_Your goal_
Going through the data below, copy out each line where the word "signed" shows up.

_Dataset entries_
This is an optimization exercise on Yosys and OpenROAD, whose aim is small area and a short achievable clock period, not a production implementation.

## fir
module fir(
	input			clk_100k,
	input			rst_n,
	input 	signed [8:0]	samp_in,
	output 	signed [8:0]	fir_out
);
reg [8:0] x0, x1, x2, x3, x4, x5, x6, x7, x8, x9, x10, x11, x12, x13, x14, x15, x16, x17;
reg rq2_0_0, rq2_0_1, rq2_1_0, rq2_2_0, rq2_2_1, rq2_3_0, rq2_4_0, rq2_5_0, rq2_6_0, rq2_7_0, rq2_7_1, rq2_8_0, rq2_8_1, rq2_9_0, rq2_10_0, rq2_10_1, rq2_11_0, rq2_11_1, rq2_12_0, rq2_12_1, rq2_13_0, rq2_13_1, rq2_14_0, rq2_14_1, rq2_15_0, rq2_16_0, rq2_16_1, rq2_17_0, rq2_17_1, rq2_18_0, rq2_18_1, rq2_19_0, rq2_20_0, rq2_20_1, rq2_21_0, rq2_21_1, rq2_22_0, rq2_22_1, rq2_23_0, rq2_23_1, rq2_24_0, rq2_24_1, rq1_0_0, rq1_1_0, rq1_2_0, rq1_3_0, rq1_3_1, rq1_4_0, rq1_5_0, rq1_5_1, rq1_6_0, rq1_6_1, rq1_7_0, rq1_7_1, rq1_8_0, rq1_9_0, rq1_9_1, rq1_10_0, rq1_11_0, rq1_12_0, rq1_12_1, rq1_13_0, rq1_13_1, rq1_14_0, rq1_14_1, rq1_15_0, rq1_15_1, rq1_16_0, rq1_16_1, rq1_17_0, rq1_17_1, rq1_18_0, rq1_19_0, rq1_19_1, rq1_20_0, rq1_20_1, rq1_21_0, rq1_21_1, rq1_22_0, rq1_22_1, rq1_23_0, rq1_23_1, rq1_24_0;
wire [9:0] u2_6 = {x3[8],x3} + {x11[8],x11};
wire [9:0] u2_7 = {x4[8],x4} + {x10[8],x10};
wire [9:0] u2_8 = {x5[8],x5} + {x9[8],x9};
wire [9:0] u2_9 = {x6[8],x6} + {x8[8],x8};
wire [9:0] u1_2 = {x0[8],x0} + {x16[8],x16};
wire [9:0] u1_3 = {x1[8],x1} + {x15[8],x15};
wire [9:0] u1_4 = {x2[8],x2} + {x14[8],x14};
wire [9:0] u1_5 = {x3[8],x3} + {x13[8],x13};
wire h2_1_s, h2_1_c;
assign {h2_1_c, h2_1_s} = 1'b1 + x7[0] + u2_7[0];
wire h2_2_s, h2_2_c;
fir_ha h2_2_ha ({~u2_6[0]}, u2_8[0], h2_2_s, h2_2_c);
wire h2_3_s, h2_3_c;
assign {h2_3_c, h2_3_s} = 1'b1 + x7[1] + x17[0];
wire h2_4_s, h2_4_c;
  ...
For scale: roughly 1600 cells after synthesis, roughly 20 I/O pins, ~22000 um2 of cells after synthesis.
==> flow/config.mk <==
export PLATFORM = sky130hd
export DESIGN_NAME = fir
export DESIGN_NICKNAME = fir
export VERILOG_FILES = /design/flow/design.v
export SDC_FILE = /design/flow/constraint.sdc
export NUM_CORES = 4
export LEC_CHECK = 0
export CAP_MARGIN = 20
export CORE_MARGIN = 2
export CORE_UTILIZATION = 65
export CTS_BUF_LIST = sky130_fd_sc_hd__clkbuf_8
export CTS_CLUSTER_DIAMETER = 60
export CTS_CLUSTER_SIZE = 16
export SLEW_MARGIN = 20
export SYNTH_HIERARCHICAL = 1
export SYNTH_MINIMUM_KEEP_SIZE = 0
export TNS_END_PERCENT = 10
==> flow/constraint.sdc <==
create_clock -name core_clock -period 16.0 [get_ports {clk_100k}]
set_input_delay 3.2000 -clock core_clock [delete_from_list [all_inputs] [get_ports {clk_100k}]]
set_output_delay 3.2000 -clock core_clock [all_outputs]
set_load 0.01 [all_outputs]
standard.sh (not shown) runs the stock make flow with config.mk's settings and CLKGATE_MAP_FILE= SYNTH_SCRIPT=/design/flow/synth_recipe.tcl, a recipe that flattens the netlist after the stock synthesis.
==> flow/flow/run.sh <==
#!/bin/bash
# The standard layout (standard.sh), with repair_timing asked to keep a setup margin:
# the constraints are unchanged, the margin only makes the timing repair work harder.
set -euo pipefail
MARGIN=${MARGIN:-11}
sed "s|\"\${@:-finish}\"|SETUP_SLACK_MARGIN=$MARGIN \"\${@:-finish}\"|" standard.sh > margin.sh
grep -q "SETUP_SLACK_MARGIN=$MARGIN" margin.sh
bash margin.sh > layout.log 2>&1
The baseline ran to the end with no violations.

_Reply to the task_
	input 	signed [8:0]	samp_in,
	output 	signed [8:0]	fir_out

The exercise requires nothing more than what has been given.